Records for the task
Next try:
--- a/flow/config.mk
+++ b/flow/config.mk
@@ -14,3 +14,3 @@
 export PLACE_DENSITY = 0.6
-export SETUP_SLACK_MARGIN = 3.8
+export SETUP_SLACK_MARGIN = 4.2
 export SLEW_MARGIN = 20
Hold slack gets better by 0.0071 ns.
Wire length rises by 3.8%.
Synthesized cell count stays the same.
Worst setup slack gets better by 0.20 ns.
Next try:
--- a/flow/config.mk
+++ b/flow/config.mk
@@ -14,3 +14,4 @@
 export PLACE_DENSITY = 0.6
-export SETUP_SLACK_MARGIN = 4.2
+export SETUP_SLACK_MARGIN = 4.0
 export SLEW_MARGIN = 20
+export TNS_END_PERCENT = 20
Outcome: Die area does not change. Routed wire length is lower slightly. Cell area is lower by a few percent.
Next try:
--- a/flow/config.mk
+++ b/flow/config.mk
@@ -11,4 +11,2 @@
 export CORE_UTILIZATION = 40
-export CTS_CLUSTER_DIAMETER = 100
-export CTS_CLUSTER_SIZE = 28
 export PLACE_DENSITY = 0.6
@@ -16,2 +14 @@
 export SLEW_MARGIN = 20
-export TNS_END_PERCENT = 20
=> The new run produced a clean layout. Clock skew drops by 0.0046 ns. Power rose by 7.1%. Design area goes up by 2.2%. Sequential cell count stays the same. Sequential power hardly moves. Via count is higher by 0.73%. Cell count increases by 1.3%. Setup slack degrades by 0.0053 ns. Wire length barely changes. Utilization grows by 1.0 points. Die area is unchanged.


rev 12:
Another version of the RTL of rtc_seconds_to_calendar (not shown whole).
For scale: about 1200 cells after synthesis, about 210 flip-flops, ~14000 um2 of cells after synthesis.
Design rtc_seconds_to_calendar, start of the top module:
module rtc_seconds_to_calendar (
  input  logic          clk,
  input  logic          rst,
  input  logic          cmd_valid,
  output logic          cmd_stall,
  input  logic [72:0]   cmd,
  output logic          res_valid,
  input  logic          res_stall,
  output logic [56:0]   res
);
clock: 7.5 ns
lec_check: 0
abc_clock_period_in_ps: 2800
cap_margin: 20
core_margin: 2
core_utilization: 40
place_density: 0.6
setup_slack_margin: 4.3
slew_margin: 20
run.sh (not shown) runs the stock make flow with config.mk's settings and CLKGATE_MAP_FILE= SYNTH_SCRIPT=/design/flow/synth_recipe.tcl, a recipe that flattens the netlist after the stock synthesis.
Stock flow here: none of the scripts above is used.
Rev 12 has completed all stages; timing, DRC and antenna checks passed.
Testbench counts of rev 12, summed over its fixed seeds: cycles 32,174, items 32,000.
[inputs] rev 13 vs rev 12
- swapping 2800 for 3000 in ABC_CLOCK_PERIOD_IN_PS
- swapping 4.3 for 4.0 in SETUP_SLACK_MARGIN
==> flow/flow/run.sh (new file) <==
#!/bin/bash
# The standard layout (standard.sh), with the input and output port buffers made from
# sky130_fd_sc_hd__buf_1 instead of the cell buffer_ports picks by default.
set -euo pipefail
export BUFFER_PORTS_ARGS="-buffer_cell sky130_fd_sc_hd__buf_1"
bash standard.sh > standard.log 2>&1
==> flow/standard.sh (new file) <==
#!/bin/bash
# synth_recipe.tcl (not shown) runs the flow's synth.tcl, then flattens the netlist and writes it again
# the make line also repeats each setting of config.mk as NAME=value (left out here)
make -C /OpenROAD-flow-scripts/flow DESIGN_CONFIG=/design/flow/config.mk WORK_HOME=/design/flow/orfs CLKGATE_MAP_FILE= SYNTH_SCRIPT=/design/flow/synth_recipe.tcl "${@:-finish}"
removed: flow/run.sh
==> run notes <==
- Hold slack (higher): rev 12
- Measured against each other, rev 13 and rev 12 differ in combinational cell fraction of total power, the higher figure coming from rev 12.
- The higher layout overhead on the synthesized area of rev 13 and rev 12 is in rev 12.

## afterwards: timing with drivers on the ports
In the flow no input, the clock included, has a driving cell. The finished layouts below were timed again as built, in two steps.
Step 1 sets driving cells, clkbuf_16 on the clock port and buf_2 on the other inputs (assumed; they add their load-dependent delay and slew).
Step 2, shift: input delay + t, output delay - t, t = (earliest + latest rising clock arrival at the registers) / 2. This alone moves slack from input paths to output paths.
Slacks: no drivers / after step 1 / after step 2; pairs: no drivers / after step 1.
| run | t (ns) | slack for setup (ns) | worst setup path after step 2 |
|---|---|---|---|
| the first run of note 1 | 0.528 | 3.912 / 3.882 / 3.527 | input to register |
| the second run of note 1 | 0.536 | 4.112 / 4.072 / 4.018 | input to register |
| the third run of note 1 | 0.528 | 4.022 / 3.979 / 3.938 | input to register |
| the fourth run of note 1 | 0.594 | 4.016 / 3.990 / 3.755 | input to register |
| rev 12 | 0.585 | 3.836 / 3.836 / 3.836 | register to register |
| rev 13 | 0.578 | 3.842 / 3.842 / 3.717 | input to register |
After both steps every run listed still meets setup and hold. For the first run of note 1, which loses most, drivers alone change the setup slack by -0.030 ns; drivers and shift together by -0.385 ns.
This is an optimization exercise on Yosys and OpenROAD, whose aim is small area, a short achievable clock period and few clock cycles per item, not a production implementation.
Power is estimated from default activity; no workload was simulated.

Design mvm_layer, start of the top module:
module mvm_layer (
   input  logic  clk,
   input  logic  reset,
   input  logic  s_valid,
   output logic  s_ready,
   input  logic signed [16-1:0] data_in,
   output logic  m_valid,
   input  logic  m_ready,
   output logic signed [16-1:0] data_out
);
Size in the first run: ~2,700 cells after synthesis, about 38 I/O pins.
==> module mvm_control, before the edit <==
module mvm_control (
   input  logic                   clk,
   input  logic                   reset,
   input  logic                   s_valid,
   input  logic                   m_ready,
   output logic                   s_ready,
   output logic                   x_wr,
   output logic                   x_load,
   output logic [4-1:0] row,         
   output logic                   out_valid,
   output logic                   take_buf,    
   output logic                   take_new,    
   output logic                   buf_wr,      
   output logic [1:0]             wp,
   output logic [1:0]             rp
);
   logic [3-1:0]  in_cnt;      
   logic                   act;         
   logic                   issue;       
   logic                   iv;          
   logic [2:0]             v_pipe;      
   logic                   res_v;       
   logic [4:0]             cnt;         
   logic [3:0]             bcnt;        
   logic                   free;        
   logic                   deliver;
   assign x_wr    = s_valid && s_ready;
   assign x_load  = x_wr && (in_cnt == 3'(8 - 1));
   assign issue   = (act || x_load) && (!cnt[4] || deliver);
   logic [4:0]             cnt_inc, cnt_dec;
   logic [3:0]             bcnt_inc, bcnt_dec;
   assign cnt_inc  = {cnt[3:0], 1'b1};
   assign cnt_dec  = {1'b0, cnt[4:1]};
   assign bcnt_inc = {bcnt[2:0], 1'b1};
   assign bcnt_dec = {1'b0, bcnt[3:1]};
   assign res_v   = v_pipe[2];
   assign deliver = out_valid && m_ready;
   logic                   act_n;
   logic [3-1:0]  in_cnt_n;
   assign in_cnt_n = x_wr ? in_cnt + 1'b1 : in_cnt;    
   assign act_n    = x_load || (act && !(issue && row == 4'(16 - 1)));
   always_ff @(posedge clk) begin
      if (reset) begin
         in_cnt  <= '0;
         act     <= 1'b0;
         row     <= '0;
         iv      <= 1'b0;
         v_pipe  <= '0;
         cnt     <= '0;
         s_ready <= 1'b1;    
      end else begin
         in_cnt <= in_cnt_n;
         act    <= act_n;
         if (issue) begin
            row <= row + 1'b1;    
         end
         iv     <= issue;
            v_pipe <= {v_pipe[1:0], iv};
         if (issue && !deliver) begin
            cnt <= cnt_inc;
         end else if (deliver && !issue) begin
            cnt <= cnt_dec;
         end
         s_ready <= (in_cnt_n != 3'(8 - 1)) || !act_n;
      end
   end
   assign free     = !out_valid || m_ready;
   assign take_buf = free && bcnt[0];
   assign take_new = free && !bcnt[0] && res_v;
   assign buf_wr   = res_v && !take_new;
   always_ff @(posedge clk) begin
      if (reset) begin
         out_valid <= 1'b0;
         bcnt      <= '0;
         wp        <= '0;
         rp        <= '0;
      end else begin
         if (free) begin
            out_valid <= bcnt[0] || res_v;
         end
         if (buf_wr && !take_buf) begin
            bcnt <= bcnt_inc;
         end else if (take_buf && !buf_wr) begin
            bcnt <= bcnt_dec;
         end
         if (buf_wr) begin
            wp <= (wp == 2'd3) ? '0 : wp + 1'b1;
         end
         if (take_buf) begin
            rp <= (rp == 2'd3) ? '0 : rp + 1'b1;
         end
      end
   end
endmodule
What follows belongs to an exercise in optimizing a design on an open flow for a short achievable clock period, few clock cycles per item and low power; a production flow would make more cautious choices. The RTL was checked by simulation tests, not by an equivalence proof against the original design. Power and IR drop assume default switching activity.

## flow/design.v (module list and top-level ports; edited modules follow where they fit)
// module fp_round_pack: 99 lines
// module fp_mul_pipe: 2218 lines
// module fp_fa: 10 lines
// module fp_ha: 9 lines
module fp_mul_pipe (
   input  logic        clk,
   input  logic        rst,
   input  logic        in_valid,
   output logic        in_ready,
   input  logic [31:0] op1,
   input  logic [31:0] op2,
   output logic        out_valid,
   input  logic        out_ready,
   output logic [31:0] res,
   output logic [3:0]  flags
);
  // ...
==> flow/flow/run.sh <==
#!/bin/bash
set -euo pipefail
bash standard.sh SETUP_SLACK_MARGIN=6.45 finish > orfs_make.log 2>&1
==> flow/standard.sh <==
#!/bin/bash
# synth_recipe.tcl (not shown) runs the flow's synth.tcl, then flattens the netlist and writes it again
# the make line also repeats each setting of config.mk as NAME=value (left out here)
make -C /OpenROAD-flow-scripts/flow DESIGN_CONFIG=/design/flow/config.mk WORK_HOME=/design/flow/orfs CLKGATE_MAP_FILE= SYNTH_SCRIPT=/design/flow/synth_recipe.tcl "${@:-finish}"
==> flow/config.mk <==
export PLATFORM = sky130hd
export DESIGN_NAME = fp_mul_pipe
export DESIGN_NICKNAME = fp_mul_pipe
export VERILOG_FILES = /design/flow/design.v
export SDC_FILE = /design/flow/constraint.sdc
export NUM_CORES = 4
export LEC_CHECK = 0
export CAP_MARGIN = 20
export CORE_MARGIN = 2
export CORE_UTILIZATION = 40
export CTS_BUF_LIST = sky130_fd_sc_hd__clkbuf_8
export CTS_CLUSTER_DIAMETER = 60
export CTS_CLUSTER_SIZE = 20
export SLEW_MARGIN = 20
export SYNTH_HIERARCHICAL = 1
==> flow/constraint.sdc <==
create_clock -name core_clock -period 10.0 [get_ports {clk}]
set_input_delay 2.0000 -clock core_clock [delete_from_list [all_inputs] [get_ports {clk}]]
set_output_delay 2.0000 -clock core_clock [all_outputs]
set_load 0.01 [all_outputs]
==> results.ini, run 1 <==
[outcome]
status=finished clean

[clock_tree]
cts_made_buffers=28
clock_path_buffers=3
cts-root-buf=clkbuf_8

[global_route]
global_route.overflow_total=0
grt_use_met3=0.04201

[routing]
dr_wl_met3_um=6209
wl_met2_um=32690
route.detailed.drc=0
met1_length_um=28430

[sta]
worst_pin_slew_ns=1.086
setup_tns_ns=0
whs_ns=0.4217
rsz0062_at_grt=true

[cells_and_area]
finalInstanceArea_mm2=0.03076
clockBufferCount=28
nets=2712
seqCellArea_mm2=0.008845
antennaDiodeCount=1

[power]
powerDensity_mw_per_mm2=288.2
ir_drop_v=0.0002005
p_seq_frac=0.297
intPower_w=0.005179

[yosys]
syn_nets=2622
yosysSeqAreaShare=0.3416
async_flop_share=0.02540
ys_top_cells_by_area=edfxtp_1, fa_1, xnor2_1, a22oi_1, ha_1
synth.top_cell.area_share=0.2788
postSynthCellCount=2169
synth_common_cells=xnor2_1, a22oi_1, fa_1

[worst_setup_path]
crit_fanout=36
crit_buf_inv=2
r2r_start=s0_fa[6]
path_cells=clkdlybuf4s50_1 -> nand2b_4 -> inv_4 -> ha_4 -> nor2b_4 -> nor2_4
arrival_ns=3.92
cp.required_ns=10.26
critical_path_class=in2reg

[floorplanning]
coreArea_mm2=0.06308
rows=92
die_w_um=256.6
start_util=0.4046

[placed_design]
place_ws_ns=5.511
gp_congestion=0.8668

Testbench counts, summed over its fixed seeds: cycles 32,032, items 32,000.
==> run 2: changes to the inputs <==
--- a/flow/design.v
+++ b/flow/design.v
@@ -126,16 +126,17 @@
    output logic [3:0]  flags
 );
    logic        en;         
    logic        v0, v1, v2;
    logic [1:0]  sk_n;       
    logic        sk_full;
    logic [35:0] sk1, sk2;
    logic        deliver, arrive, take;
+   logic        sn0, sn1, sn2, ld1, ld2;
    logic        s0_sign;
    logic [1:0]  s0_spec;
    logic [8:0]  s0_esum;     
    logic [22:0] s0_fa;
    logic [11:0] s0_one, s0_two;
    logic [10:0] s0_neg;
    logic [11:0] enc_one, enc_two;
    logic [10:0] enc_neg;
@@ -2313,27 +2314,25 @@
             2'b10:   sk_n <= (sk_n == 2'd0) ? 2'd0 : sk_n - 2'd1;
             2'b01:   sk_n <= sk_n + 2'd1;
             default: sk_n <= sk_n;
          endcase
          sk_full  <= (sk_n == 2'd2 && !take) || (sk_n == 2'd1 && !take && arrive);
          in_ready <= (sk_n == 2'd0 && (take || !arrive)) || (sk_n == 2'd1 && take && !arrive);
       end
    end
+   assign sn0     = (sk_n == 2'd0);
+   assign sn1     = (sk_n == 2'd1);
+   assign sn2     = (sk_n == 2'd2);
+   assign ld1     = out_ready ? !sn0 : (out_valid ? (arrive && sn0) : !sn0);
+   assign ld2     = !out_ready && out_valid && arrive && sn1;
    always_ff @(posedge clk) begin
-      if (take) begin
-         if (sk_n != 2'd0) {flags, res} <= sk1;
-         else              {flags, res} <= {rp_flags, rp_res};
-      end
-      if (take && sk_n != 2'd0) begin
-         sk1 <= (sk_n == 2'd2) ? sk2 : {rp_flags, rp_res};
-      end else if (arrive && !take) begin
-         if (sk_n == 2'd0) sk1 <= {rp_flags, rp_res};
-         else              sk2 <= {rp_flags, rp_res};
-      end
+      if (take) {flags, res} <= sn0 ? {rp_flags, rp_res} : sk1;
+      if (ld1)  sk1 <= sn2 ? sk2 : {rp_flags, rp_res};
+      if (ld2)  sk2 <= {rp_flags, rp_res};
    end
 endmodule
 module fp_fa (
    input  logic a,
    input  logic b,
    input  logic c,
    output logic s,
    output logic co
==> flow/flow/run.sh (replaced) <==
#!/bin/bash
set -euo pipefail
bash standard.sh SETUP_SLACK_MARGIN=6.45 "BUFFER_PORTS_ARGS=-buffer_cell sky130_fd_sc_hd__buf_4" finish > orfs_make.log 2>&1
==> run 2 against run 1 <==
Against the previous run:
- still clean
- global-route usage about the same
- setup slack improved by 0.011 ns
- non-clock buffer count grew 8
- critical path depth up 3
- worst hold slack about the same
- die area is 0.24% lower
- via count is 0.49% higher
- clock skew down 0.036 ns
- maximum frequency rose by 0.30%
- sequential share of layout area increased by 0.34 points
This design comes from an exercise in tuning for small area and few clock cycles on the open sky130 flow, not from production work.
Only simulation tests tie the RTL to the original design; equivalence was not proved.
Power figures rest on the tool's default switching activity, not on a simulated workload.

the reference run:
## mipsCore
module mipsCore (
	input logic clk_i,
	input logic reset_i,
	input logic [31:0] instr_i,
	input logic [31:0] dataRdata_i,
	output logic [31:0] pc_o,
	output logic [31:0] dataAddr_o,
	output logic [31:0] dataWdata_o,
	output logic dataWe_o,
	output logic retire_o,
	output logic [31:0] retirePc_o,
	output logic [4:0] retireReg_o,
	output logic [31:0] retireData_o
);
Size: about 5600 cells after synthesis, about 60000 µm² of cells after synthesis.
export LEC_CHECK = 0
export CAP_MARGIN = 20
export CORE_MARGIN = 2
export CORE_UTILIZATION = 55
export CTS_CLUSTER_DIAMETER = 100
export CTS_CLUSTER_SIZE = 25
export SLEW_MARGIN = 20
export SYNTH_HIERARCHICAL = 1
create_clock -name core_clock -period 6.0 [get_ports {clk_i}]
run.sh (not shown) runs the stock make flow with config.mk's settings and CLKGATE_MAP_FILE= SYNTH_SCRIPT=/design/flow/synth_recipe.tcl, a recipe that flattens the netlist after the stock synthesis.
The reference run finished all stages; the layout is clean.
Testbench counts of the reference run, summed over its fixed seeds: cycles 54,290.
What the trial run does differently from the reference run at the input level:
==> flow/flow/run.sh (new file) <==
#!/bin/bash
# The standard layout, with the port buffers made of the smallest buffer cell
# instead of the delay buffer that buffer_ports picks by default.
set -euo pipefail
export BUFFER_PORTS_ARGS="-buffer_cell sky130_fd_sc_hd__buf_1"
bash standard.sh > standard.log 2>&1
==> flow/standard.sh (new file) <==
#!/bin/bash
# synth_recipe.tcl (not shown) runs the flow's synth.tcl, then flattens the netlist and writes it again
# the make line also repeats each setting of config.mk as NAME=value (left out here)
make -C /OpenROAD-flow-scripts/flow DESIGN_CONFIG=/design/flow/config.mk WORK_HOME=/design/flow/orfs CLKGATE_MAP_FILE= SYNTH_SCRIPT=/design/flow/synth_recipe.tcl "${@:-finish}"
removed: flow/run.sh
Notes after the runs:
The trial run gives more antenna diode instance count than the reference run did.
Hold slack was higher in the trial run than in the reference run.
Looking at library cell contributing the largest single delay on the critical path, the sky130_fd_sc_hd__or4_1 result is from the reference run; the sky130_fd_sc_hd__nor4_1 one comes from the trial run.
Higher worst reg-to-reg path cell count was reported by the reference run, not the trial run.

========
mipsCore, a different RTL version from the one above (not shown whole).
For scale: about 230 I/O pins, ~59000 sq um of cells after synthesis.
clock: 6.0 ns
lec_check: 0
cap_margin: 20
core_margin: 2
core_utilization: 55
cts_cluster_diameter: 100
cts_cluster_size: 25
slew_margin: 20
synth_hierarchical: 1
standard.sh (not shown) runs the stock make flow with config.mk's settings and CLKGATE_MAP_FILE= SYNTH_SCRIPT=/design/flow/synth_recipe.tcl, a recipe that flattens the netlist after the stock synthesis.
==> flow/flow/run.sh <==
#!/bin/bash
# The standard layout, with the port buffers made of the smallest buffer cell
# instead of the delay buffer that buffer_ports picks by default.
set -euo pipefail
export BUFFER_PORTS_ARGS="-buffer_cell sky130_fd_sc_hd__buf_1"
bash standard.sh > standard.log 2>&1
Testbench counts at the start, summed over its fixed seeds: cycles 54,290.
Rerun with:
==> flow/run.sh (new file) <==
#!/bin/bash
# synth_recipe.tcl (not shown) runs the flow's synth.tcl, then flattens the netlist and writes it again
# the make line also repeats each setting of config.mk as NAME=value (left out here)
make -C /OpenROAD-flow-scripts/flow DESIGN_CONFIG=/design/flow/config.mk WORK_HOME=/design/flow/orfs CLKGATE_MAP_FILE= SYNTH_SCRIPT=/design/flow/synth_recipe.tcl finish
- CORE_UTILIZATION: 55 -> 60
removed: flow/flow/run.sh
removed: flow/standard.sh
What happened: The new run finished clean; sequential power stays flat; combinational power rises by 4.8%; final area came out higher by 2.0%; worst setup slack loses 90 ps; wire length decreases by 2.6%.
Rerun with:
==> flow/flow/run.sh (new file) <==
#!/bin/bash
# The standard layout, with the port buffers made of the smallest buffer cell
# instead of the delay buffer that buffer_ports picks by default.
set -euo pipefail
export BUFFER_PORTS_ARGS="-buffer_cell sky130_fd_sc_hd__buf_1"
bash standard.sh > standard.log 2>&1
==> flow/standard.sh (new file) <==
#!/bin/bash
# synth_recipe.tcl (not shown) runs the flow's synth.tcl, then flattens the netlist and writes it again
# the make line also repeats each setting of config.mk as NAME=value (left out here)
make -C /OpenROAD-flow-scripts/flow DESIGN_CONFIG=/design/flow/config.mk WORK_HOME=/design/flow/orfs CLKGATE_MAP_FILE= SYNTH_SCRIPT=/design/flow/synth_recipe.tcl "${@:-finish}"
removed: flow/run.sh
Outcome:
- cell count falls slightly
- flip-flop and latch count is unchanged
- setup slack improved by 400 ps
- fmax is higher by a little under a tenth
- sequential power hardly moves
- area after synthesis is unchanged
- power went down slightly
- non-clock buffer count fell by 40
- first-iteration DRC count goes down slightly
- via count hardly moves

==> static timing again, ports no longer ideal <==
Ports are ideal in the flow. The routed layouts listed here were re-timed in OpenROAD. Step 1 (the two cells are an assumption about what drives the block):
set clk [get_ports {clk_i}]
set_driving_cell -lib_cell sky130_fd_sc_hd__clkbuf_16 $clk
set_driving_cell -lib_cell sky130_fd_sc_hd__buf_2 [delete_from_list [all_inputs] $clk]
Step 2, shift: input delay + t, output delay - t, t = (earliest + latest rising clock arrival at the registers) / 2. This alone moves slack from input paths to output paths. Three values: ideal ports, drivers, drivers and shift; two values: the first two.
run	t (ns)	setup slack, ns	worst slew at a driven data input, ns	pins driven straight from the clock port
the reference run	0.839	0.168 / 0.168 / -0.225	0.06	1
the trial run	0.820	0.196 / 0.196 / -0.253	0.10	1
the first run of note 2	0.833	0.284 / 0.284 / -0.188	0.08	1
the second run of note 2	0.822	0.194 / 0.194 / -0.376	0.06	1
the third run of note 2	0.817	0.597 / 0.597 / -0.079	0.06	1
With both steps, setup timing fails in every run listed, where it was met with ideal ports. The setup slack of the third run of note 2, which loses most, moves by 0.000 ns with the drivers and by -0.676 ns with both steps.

Brief
Copy the stretch of the records above that runs from the line with "Design rtc_seconds_to_calendar, start" through the line with "# sky130_fd_sc_hd__buf_1 instead". Both end lines belong in the copy, and nothing else does.

Result of the exercise
Design rtc_seconds_to_calendar, start of the top module:
module rtc_seconds_to_calendar (
  input  logic          clk,
  input  logic          rst,
  input  logic          cmd_valid,
  output logic          cmd_stall,
  input  logic [72:0]   cmd,
  output logic          res_valid,
  input  logic          res_stall,
  output logic [56:0]   res
);
clock: 7.5 ns
lec_check: 0
abc_clock_period_in_ps: 2800
cap_margin: 20
core_margin: 2
core_utilization: 40
place_density: 0.6
setup_slack_margin: 4.3
slew_margin: 20
run.sh (not shown) runs the stock make flow with config.mk's settings and CLKGATE_MAP_FILE= SYNTH_SCRIPT=/design/flow/synth_recipe.tcl, a recipe that flattens the netlist after the stock synthesis.
Stock flow here: none of the scripts above is used.
Rev 12 has completed all stages; timing, DRC and antenna checks passed.
Testbench counts of rev 12, summed over its fixed seeds: cycles 32,174, items 32,000.
[inputs] rev 13 vs rev 12
- swapping 2800 for 3000 in ABC_CLOCK_PERIOD_IN_PS
- swapping 4.3 for 4.0 in SETUP_SLACK_MARGIN
==> flow/flow/run.sh (new file) <==
#!/bin/bash
# The standard layout (standard.sh), with the input and output port buffers made from
# sky130_fd_sc_hd__buf_1 instead of the cell buffer_ports picks by default.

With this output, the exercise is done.